-- Aim of the task --
Find the line holding "count: 32 (+6.7%)" in the entries below. Give it again exactly, along with every line after it up to and including the line holding "cell by area: dfxtp_1".

>>

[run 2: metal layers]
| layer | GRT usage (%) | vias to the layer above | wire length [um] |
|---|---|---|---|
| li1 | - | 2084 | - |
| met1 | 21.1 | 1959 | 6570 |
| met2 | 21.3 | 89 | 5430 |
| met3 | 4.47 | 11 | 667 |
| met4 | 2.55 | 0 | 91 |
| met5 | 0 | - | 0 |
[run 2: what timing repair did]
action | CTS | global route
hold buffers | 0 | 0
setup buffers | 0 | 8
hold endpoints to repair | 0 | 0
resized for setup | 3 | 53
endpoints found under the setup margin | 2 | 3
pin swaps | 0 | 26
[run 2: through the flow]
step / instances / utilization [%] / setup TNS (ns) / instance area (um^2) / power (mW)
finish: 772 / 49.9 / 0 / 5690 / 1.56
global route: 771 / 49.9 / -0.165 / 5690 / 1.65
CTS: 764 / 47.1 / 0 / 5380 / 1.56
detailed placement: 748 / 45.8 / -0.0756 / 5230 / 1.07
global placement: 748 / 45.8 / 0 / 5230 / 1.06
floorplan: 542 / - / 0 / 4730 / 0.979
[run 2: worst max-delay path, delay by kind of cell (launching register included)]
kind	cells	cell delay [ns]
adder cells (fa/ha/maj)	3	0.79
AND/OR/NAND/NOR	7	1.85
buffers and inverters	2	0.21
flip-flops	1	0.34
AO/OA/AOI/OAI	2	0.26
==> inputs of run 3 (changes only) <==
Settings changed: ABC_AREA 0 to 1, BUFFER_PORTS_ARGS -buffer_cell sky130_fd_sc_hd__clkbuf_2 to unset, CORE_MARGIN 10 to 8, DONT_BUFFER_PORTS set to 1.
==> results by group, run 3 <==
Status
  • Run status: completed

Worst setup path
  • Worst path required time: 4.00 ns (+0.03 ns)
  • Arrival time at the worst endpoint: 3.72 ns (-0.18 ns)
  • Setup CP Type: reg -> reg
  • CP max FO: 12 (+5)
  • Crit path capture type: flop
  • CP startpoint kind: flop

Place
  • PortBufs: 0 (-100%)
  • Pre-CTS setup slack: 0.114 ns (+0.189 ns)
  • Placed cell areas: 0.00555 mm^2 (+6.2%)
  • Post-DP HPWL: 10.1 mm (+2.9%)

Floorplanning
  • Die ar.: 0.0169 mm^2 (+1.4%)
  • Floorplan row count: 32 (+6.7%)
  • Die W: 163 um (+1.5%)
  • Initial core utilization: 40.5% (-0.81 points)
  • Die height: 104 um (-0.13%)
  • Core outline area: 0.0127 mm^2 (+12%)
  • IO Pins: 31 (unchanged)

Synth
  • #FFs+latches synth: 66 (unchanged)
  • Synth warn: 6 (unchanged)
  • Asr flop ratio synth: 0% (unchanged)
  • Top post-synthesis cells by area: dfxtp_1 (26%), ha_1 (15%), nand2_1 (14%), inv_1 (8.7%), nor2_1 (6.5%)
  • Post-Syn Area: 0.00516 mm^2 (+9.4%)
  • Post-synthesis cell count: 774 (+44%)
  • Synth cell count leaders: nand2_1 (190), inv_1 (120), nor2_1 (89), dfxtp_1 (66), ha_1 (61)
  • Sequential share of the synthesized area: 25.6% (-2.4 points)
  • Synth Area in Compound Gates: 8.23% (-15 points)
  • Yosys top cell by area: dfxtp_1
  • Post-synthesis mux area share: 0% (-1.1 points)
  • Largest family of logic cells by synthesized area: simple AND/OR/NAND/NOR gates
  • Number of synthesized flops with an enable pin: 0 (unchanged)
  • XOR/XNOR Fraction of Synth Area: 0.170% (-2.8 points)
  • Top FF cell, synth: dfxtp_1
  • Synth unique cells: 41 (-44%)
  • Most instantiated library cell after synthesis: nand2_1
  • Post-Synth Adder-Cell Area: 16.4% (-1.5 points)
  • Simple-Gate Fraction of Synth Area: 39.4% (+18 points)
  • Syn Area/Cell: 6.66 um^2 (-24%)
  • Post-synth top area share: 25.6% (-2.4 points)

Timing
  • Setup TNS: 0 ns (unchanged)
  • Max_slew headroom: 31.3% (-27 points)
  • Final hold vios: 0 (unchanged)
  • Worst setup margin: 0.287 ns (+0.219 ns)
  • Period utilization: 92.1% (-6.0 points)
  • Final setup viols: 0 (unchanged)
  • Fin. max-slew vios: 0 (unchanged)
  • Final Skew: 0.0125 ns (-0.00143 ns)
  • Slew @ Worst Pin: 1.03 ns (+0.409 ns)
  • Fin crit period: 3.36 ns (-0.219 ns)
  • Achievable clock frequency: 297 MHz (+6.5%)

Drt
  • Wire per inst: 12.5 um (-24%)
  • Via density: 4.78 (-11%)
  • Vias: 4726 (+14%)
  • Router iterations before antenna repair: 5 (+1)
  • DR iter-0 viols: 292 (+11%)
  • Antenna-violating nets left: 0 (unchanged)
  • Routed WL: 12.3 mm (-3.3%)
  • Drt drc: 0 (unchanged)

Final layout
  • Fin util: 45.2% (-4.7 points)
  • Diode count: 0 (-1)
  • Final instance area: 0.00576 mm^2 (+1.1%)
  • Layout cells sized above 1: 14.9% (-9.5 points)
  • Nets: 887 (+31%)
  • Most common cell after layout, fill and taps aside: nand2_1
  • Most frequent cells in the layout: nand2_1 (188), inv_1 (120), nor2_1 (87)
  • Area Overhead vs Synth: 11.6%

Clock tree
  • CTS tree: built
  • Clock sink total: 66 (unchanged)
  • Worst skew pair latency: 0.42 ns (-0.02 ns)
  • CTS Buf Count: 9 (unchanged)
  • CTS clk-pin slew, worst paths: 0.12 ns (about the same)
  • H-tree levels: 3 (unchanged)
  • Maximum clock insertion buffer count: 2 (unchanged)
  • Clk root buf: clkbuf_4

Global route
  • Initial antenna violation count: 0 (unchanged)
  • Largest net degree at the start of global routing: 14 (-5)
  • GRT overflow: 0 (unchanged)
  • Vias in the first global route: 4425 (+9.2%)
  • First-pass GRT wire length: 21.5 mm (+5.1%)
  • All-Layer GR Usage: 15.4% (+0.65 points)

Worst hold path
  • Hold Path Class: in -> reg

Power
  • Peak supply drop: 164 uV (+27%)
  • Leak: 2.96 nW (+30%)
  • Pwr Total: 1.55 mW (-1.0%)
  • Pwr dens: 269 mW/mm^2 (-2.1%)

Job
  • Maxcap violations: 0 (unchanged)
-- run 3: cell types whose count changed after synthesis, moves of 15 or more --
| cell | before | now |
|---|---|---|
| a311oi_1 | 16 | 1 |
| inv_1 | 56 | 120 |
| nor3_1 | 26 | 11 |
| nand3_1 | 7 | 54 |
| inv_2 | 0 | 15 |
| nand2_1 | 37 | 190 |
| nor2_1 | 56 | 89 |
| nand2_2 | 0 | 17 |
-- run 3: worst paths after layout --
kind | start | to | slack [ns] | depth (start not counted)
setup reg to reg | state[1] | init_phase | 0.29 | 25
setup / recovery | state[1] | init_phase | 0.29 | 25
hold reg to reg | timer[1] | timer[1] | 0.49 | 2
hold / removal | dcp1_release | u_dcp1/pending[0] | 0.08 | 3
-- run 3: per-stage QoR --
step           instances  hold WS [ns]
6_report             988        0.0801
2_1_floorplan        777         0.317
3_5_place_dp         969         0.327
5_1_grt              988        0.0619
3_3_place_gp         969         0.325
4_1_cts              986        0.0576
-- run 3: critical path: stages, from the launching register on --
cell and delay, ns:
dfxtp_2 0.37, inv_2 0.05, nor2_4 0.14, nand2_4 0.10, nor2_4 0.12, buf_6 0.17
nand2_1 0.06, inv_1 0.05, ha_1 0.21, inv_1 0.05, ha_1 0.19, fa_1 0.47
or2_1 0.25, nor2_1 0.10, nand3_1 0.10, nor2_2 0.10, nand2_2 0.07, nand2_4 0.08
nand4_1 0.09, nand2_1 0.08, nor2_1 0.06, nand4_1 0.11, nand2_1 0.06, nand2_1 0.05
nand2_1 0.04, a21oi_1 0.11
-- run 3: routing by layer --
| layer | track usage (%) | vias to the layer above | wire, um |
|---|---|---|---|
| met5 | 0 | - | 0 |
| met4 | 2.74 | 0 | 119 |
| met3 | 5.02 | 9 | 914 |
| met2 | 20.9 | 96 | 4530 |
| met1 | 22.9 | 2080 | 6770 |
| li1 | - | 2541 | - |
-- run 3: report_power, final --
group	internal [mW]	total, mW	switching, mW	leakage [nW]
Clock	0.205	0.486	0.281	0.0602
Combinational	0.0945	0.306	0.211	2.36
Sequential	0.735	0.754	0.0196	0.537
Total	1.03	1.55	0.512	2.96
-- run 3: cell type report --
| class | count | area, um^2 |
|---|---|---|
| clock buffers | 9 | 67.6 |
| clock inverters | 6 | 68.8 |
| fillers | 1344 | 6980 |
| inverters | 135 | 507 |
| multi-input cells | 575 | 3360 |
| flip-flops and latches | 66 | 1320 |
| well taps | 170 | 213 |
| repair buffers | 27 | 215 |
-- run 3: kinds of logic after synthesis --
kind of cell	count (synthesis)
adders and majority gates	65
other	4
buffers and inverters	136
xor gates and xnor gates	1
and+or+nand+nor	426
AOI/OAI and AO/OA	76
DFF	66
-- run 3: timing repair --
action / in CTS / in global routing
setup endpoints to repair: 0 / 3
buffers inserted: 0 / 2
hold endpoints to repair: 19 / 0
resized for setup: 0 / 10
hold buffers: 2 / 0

<<

-- Written response --
  • Floorplan row count: 32 (+6.7%)
  • Die W: 163 um (+1.5%)
  • Initial core utilization: 40.5% (-0.81 points)
  • Die height: 104 um (-0.13%)
  • Core outline area: 0.0127 mm^2 (+12%)
  • IO Pins: 31 (unchanged)

Synth
  • #FFs+latches synth: 66 (unchanged)
  • Synth warn: 6 (unchanged)
  • Asr flop ratio synth: 0% (unchanged)
  • Top post-synthesis cells by area: dfxtp_1 (26%), ha_1 (15%), nand2_1 (14%), inv_1 (8.7%), nor2_1 (6.5%)
  • Post-Syn Area: 0.00516 mm^2 (+9.4%)
  • Post-synthesis cell count: 774 (+44%)
  • Synth cell count leaders: nand2_1 (190), inv_1 (120), nor2_1 (89), dfxtp_1 (66), ha_1 (61)
  • Sequential share of the synthesized area: 25.6% (-2.4 points)
  • Synth Area in Compound Gates: 8.23% (-15 points)
  • Yosys top cell by area: dfxtp_1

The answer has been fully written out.